Therefore, the integral in (1) is absolutely convergent for $s \in (1,2)$.
A: Note that when x close to $0$ the integrand behaves as
$$ \frac{x}{x^s} .$$
On the other hand at infinity behaves as 
$$ \frac{1}{x^s} .$$
Now check the integrability of the above funtions and see the conditions on $s$.
A: $$\varphi_1(\alpha) =\int_0^\infty \frac{\sin t}{t^\alpha}\,dt\tag{I}$$
case $\alpha\gt 0$ 
Near $t=0$, $\sin t\approx t.$ Which yields,  $\frac{\sin t}{t^{\alpha}}\approx \frac{1}{t^{\alpha -1}}$ and the  convergence of the integral in (I)  holds nearby $t=0$ if and only if $\alpha<2 $. 
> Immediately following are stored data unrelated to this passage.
`src/rtl/core/dmpd_pkg.sv`:
```
// Shared types, codes and constants of the dual motor PWM drive unit.
`timescale 1ns / 1ps
`default_nettype none
package dmpd_pkg;

   // Count that means "full on" or "full off"; the result fields carry 13 bits of it.
   localparam int PWM_FULL = 4096;
   localparam logic [12:0] PWM_FULL_COUNT = 13'(PWM_FULL % 8192);

   localparam logic [11:0] PWM_MIN_RESET    = 12'd1500;
   localparam logic [11:0] PWM_MAX_RESET    = 12'd4095;
   localparam logic [6:0]  TRIM_LIMIT_RESET = 7'd30;

   localparam logic [15:0] SPEED_FULL_SCALE = 16'd100;

   // floor(x / 100) for x below 2^19 as (x * DIV100_RECIP) >> DIV100_SHIFT.
   localparam int          DIV100_SHIFT = 26;
   localparam logic [19:0] DIV100_RECIP = 20'((64'd1 << DIV100_SHIFT) / 64'd100 + 64'd1);

   localparam logic OP_SPEED = 1'b0;
   localparam logic OP_TRIM  = 1'b1;

   localparam logic [1:0] SEL_FIRST  = 2'd1;
   localparam logic [1:0] SEL_SECOND = 2'd2;

   localparam logic [1:0] CSR_PWM_MIN    = 2'd0;
   localparam logic [1:0] CSR_PWM_MAX    = 2'd1;
   localparam logic [1:0] CSR_TRIM_LIMIT = 2'd2;

   typedef enum logic [1:0] {
      STS_OK    = 2'd0,
      STS_RANGE = 2'd1,
      STS_MOTOR = 2'd2
   } status_type;

   typedef enum logic [1:0] {
      CLS_OFF,
      CLS_FULL,
      CLS_PART,
      CLS_SAT
   } pwm_class_type;

   typedef struct packed {
      logic              operation;
      logic signed [7:0] speed_first;
      logic signed [7:0] speed_second;
      logic [1:0]        motor_select;
      logic signed [7:0] trim_amount;
   } req_type;

   typedef struct packed {
      logic               motor_index;
      logic               pwm_write;
      logic [12:0]        pwm_on;
      logic [12:0]        pwm_off;
      logic               dir_write;
      logic               dir_in1;
      logic               dir_in2;
      logic signed [15:0] trim_value;
      logic [1:0]         status;
      logic               last;
   } rsp_type;

   // Per-motor decisions handed from the first stage to the scaling stage.
   typedef struct packed {
      logic          pwm_write;
      pwm_class_type cls;
      logic [18:0]   product;
      logic          dir_write;
      logic          rev;
   } drive_type;

endpackage
`default_nettype wire

```
`src/rtl/core/dmpd_drive.sv`:
```
// First-stage speed logic of one motor: trim, magnitude, class, direction.
`timescale 1ns / 1ps
`default_nettype none
module dmpd_drive (
   input  wire logic               active,
   input  wire logic signed [7:0]  speed,
   input  wire logic signed [15:0] trim,
   input  wire logic               use_trim,
   input  wire logic               rev,
   input  wire logic [11:0]        pwm_min,
   input  wire logic [11:0]        pwm_max,
   output dmpd_pkg::drive_type     drive
);
   import dmpd_pkg::*;

   logic signed [16:0] speed_ext;
   logic signed [16:0] trim_ext;
   logic signed [16:0] adjusted;
   logic [16:0]        mag_full;
   logic [15:0]        mag;
   logic               neg;
   logic               nonzero;
   logic [11:0]        diff;
   logic               inverted;

   always_comb begin
      speed_ext = $signed({{9{speed[7]}}, speed});
      trim_ext  = $signed({trim[15], trim});
      adjusted  = speed_ext;
      if (use_trim) begin
         if (speed[7]) begin
            adjusted = speed_ext + trim_ext;
         end else begin
            adjusted = speed_ext - trim_ext;
         end
      end
      neg      = adjusted[16];
      mag_full = neg ? 17'(-adjusted) : 17'(adjusted);
      mag      = mag_full[15:0];
      nonzero  = (mag != 16'd0);
      inverted = (pwm_max <= pwm_min);
      diff     = pwm_max - pwm_min;

      if (!nonzero) begin
         drive.cls = CLS_OFF;
      end else if (mag == SPEED_FULL_SCALE) begin
         drive.cls = CLS_FULL;
      end else if (mag > SPEED_FULL_SCALE || inverted) begin
         drive.cls = CLS_SAT;
      end else begin
         drive.cls = CLS_PART;
      end

      drive.product   = {7'd0, diff} * {12'd0, mag[6:0]};
      drive.pwm_write = active;
      drive.dir_write = active && ((nonzero && !neg && rev) || (neg && !rev));
      drive.rev       = drive.dir_write ? neg : rev;
   end

endmodule
`default_nettype wire

```
`src/rtl/core/dmpd_trim.sv`:
```
// Stored motor trims and the trim request check and rebalance.
`timescale 1ns / 1ps
`default_nettype none
module dmpd_trim (
   input  wire logic               clock,
   input  wire logic               reset,
   input  wire logic               update,
   input  wire dmpd_pkg::req_type  req_item,
   input  wire logic [6:0]         trim_limit,
   output logic signed [15:0]      trim_first,
   output logic signed [15:0]      trim_second,
   output logic signed [15:0]      trim_first_next,
   output logic signed [15:0]      trim_second_next,
   output dmpd_pkg::status_type    status
);
   import dmpd_pkg::*;

   logic signed [15:0] trim_first_ff;
   logic signed [15:0] trim_second_ff;
   logic signed [15:0] trim_first_in;
   logic signed [15:0] trim_second_in;

   logic signed [8:0]  adj_ext;
   logic [8:0]         adj_mag_full;
   logic [7:0]         adj_mag;
   logic               sel_first;
   logic               sel_ok;
   logic signed [15:0] other;
   logic signed [16:0] other_ext;
   logic signed [16:0] adj17;
   logic [16:0]        other_mag_full;
   logic [15:0]        other_mag;
   logic signed [15:0] other_new;
   logic signed [15:0] chosen_new;
   logic signed [15:0] chosen_val;
   logic signed [15:0] other_val;

   function automatic logic signed [15:0] sat16(input logic signed [16:0] v);
      logic signed [15:0] r;
      if (v > 17'sd32767) begin
         r = 16'sh7FFF;
      end else if (v < -17'sd32768) begin
         r = 16'sh8000;
      end else begin
         r = v[15:0];
      end
      return r;
   endfunction

   always_comb begin
      adj_ext        = $signed({req_item.trim_amount[7], req_item.trim_amount});
      adj_mag_full   = adj_ext[8] ? 9'(-adj_ext) : 9'(adj_ext);
      adj_mag        = adj_mag_full[7:0];
      sel_first      = (req_item.motor_select == SEL_FIRST);
      sel_ok         = sel_first || (req_item.motor_select == SEL_SECOND);
      other          = sel_first ? trim_second_ff : trim_first_ff;
      other_ext      = $signed({other[15], other});
      adj17          = $signed({{9{req_item.trim_amount[7]}}, req_item.trim_amount});
      other_mag_full = other_ext[16] ? 17'(-other_ext) : 17'(other_ext);
      other_mag      = other_mag_full[15:0];

      if (other_mag >= {8'd0, adj_mag}) begin
         chosen_new = 16'sd0;
         other_new  = sat16(other_ext - adj17);
      end else begin
         chosen_new = sat16(adj17 - other_ext);
         other_new  = 16'sd0;
      end

      chosen_val     = chosen_new;
      other_val      = other_new;
      trim_first_in  = trim_first_ff;
      trim_second_in = trim_second_ff;
      status         = STS_OK;
      if (req_item.operation == OP_TRIM) begin
         if ({1'b0, adj_mag} > {2'b00, trim_limit}) begin
            status = STS_RANGE;
         end else if (!sel_ok) begin
            status = STS_MOTOR;
         end else if (sel_first) begin
            trim_first_in  = chosen_val;
            trim_second_in = other_val;
         end else begin
            trim_second_in = chosen_val;
            trim_first_in  = other_val;
         end
      end
   end

   always_ff @(posedge clock) begin
      if (reset) begin
         trim_first_ff  <= '0;
         trim_second_ff <= '0;
      end else if (update) begin
         trim_first_ff  <= trim_first_in;
         trim_second_ff <= trim_second_in;
      end
   end

   assign trim_first       = trim_first_ff;
   assign trim_second      = trim_second_ff;
   assign trim_first_next  = trim_first_in;
   assign trim_second_next = trim_second_in;

endmodule
`default_nettype wire

```
`src/rtl/core/dmpd_scale.sv`:
```
// Second-stage PWM count of one motor: divide by the speed scale and select.
`timescale 1ns / 1ps
`default_nettype none
module dmpd_scale (
   input  wire dmpd_pkg::drive_type drive,
   input  wire logic [11:0]         pwm_min,
   input  wire logic [11:0]         pwm_max,
   output logic [12:0]              pwm_on,
   output logic [12:0]              pwm_off
);
   import dmpd_pkg::*;

   logic [38:0] scaled;
   logic [11:0] quotient;

   always_comb begin
      scaled   = {20'd0, drive.product} * {19'd0, DIV100_RECIP};
      quotient = scaled[DIV100_SHIFT +: 12];
      pwm_on   = 13'd0;
      pwm_off  = 13'd0;
      if (drive.pwm_write) begin
         case (drive.cls)
            CLS_OFF: begin
               pwm_off = PWM_FULL_COUNT;
            end
            CLS_FULL: begin
               pwm_on = PWM_FULL_COUNT;
            end
            CLS_SAT: begin
               pwm_off = {1'b0, pwm_max};
            end
            CLS_PART: begin
               pwm_off = {1'b0, pwm_min} + {1'b0, quotient};
            end
            default: begin
               pwm_off = 13'd0;
            end
         endcase
      end
   end

endmodule
`default_nettype wire

```
`src/rtl/core/dmpd_pair.sv`:
```
// Output buffer that holds both results of an item and sends them in turn.
`timescale 1ns / 1ps
`default_nettype none
module dmpd_pair (
   input  wire logic              clock,
   input  wire logic              reset,
   input  wire logic              load,
   input  wire dmpd_pkg::rsp_type first_item,
   input  wire dmpd_pkg::rsp_type second_item,
   output logic                   ready,
   output logic                   rsp_valid,
   input  wire logic              rsp_stall,
   output dmpd_pkg::rsp_type      rsp_data
);
   import dmpd_pkg::*;

   logic    valid_ff;
   logic    valid_in;
   logic    sel_ff;
   logic    sel_in;
   rsp_type first_ff;
   rsp_type second_ff;

   always_comb begin
      valid_in = valid_ff;
      sel_in   = sel_ff;
      if (valid_ff && !rsp_stall) begin
         if (sel_ff) begin
            valid_in = 1'b0;
         end else begin
            sel_in = 1'b1;
         end
      end
      if (load) begin
         valid_in = 1'b1;
         sel_in   = 1'b0;
      end
   end

   always_ff @(posedge clock) begin
      if (reset) begin
         valid_ff <= 1'b0;
         sel_ff   <= 1'b0;
      end else begin
         valid_ff <= valid_in;
         sel_ff   <= sel_in;
      end
   end

   always_ff @(posedge clock) begin
      if (load) begin
         first_ff  <= first_item;
         second_ff <= second_item;
      end
   end

   assign ready     = !valid_ff || (sel_ff && !rsp_stall);
   assign rsp_valid = valid_ff;
   assign rsp_data  = sel_ff ? second_ff : first_ff;

endmodule
`default_nettype wire

```
`src/rtl/core/dual_motor_pwm_drive_unit.sv`:
```
// Top level of the dual motor PWM drive unit.
//
// Drives two H-bridge motors. Each item on the req_ channel either sets both
// motor speeds (signed percent) or applies a trim request to one motor. Every
// item gives exactly two results on the rsp_ channel, the first for motor 0
// and the second for motor 1 (last set), each with the PWM counts, direction
// pin levels, the motor's trim and a status code.
// An item is taken at a clock edge with valid high and stall low, on either
// channel. The csr_ port writes pwm_min, pwm_max and trim_limit at any edge
// with csr_we high; it is meant to be used only while the unit is idle.
// Pipeline: input register, a decision stage (trim adjust, magnitude,
// direction, trim update, the diff * speed product), a scaling stage that
// divides by 100 with a reciprocal multiply, and a two-entry output buffer.
// The first result is offered once the item is in the output buffer, the
// second in the cycle after the first is taken, one result per cycle while
// rsp_stall is low; the buffer loads the next item as the second is taken.
// A stalled receiver holds the current result steady; items back up through
// the pipeline and req_stall rises once the input register cannot move.
// Synchronous reset clears the trims, sets both motors forward, loads the
// register defaults (1500, 4095, 30) and empties the pipeline.
`timescale 1ns / 1ps
`default_nettype none
module dual_motor_pwm_drive_unit (
   input  wire logic              clock,
   input  wire logic              reset,
   input  wire logic              req_valid,
   output logic                   req_stall,
   input  wire dmpd_pkg::req_type req_data,
   output logic                   rsp_valid,
   input  wire logic              rsp_stall,
   output dmpd_pkg::rsp_type      rsp_data,
   input  wire logic              csr_we,
   input  wire logic [1:0]        csr_index,
   input  wire logic [11:0]       csr_wdata
);
   import dmpd_pkg::*;

   // Configuration registers.
   logic [11:0] pwm_min_ff;
   logic [11:0] pwm_max_ff;
   logic [6:0]  trim_limit_ff;

   // Input register.
   logic    in_valid_ff;
   req_type in_item_ff;
   logic    in_ready;
   logic    in_advance;

   // Stored directions, 1 for reverse.
   logic rev_first_ff;
   logic rev_second_ff;

   // Decision stage outputs and the registers between the two stages.
   drive_type          drive_first;
   drive_type          drive_second;
   logic signed [15:0] trim_first;
   logic signed [15:0] trim_second;
   logic signed [15:0] trim_first_next;
   logic signed [15:0] trim_second_next;
   status_type         status;
   logic               is_speed;
   logic               speeds_equal;

   logic               mid_valid_ff;
   drive_type          mid_first_ff;
   drive_type          mid_second_ff;
   logic signed [15:0] mid_trim_first_ff;
   logic signed [15:0] mid_trim_second_ff;
   status_type         mid_status_ff;
   logic               mid_ready;
   logic               mid_advance;

   // Scaling stage and output buffer.
   logic [12:0] on_first;
   logic [12:0] off_first;
   logic [12:0] on_second;
   logic [12:0] off_second;
   rsp_type     result_first;
   rsp_type     result_second;
   logic        pair_ready;

   always_ff @(posedge clock) begin
      if (reset) begin
         pwm_min_ff    <= PWM_MIN_RESET;
         pwm_max_ff    <= PWM_MAX_RESET;
         trim_limit_ff <= TRIM_LIMIT_RESET;
      end else if (csr_we) begin
         case (csr_index)
            CSR_PWM_MIN:    pwm_min_ff    <= csr_wdata;
            CSR_PWM_MAX:    pwm_max_ff    <= csr_wdata;
            CSR_TRIM_LIMIT: trim_limit_ff <= csr_wdata[6:0];
            default: begin
            end
         endcase
      end
   end

   // Handshake chain: each stage moves when the next one is free or moving.
   assign mid_ready   = !mid_valid_ff || pair_ready;
   assign in_ready    = !in_valid_ff || mid_ready;
   assign req_stall   = !in_ready;
   assign in_advance  = in_valid_ff && mid_ready;
   assign mid_advance = mid_valid_ff && pair_ready;

   always_ff @(posedge clock) begin
      if (reset) begin
         in_valid_ff  <= 1'b0;
         mid_valid_ff <= 1'b0;
      end else begin
         if (in_ready) begin
            in_valid_ff <= req_valid;
         end
         if (mid_ready) begin
            mid_valid_ff <= in_valid_ff;
         end
      end
   end

   always_ff @(posedge clock) begin
      if (req_valid && in_ready) begin
         in_item_ff <= req_data;
      end
   end

   assign is_speed     = (in_item_ff.operation == OP_SPEED);
   assign speeds_equal = (in_item_ff.speed_first == in_item_ff.speed_second);

   dmpd_trim u_trim (
      .clock            (clock),
      .reset            (reset),
      .update           (in_advance),
      .req_item         (in_item_ff),
      .trim_limit       (trim_limit_ff),
      .trim_first       (trim_first),
      .trim_second      (trim_second),
      .trim_first_next  (trim_first_next),
      .trim_second_next (trim_second_next),
      .status           (status)
   );

   // Speed items never change the trims, so the stored values apply here.
   dmpd_drive u_drive_first (
      .active   (is_speed),
      .speed    (in_item_ff.speed_first),
      .trim     (trim_first),
      .use_trim (speeds_equal),
      .rev      (rev_first_ff),
      .pwm_min  (pwm_min_ff),
      .pwm_max  (pwm_max_ff),
      .drive    (drive_first)
   );

   dmpd_drive u_drive_second (
      .active   (is_speed),
      .speed    (in_item_ff.speed_second),
      .trim     (trim_second),
      .use_trim (speeds_equal),
      .rev      (rev_second_ff),
      .pwm_min  (pwm_min_ff),
      .pwm_max  (pwm_max_ff),
      .drive    (drive_second)
   );

   always_ff @(posedge clock) begin
      if (reset) begin
         rev_first_ff  <= 1'b0;
         rev_second_ff <= 1'b0;
      end else if (in_advance) begin
         rev_first_ff  <= drive_first.rev;
         rev_second_ff <= drive_second.rev;
      end
   end

   always_ff @(posedge clock) begin
      if (in_advance) begin
         mid_first_ff       <= drive_first;
         mid_second_ff      <= drive_second;
         mid_trim_first_ff  <= trim_first_next;
         mid_trim_second_ff <= trim_second_next;
         mid_status_ff      <= status;
      end
   end

   dmpd_scale u_scale_first (
      .drive   (mid_first_ff),
      .pwm_min (pwm_min_ff),
      .pwm_max (pwm_max_ff),
      .pwm_on  (on_first),
      .pwm_off (off_first)
   );

   dmpd_scale u_scale_second (
      .drive   (mid_second_ff),
      .pwm_min (pwm_min_ff),
      .pwm_max (pwm_max_ff),
      .pwm_on  (on_second),
      .pwm_off (off_second)
   );

   always_comb begin
      result_first.motor_index = 1'b0;
      result_first.pwm_write   = mid_first_ff.pwm_write;
      result_first.pwm_on      = on_first;
      result_first.pwm_off     = off_first;
      result_first.dir_write   = mid_first_ff.dir_write;
      result_first.dir_in1     = !mid_first_ff.rev;
      result_first.dir_in2     = mid_first_ff.rev;
      result_first.trim_value  = mid_trim_first_ff;
      result_first.status      = mid_status_ff;
      result_first.last        = 1'b0;

      result_second.motor_index = 1'b1;
      result_second.pwm_write   = mid_second_ff.pwm_write;
      result_second.pwm_on      = on_second;
      result_second.pwm_off     = off_second;
      result_second.dir_write   = mid_second_ff.dir_write;
      result_second.dir_in1     = !mid_second_ff.rev;
      result_second.dir_in2     = mid_second_ff.rev;
      result_second.trim_value  = mid_trim_second_ff;
      result_second.status      = mid_status_ff;
      result_second.last        = 1'b1;
   end

   dmpd_pair u_pair (
      .clock       (clock),
      .reset       (reset),
      .load        (mid_advance),
      .first_item  (result_first),
      .second_item (result_second),
      .ready       (pair_ready),
      .rsp_valid   (rsp_valid),
      .rsp_stall   (rsp_stall),
      .rsp_data    (rsp_data)
   );

endmodule
`default_nettype wire

```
Now let take into play the case where $t $ is large.
case $\alpha\leq 0$ 
Employing integration by part, 
 \begin{eqnarray*}
\Big| \int_{\frac{\pi}{2}}^\infty \frac{\sin t}{t^\alpha}\,dt\Big|  &= & \Big| -\alpha \int_{\frac{\pi}{2}}^\infty \frac{\cos t}{t^{\alpha+1}}\,dt\Big|\\
%
&\leq &    \alpha \int_{\frac{\pi}{2}}^\infty \frac{ 1 }{t^{\alpha+1}}\,dt< \infty \qquad\text{since} \qquad \alpha +1>1~~\text{with} ~~\alpha >0.
 \end{eqnarray*}
 Thus for $\alpha>0 $ 
$\varphi_1(\alpha)$ exists if and only if $0<\alpha<2$.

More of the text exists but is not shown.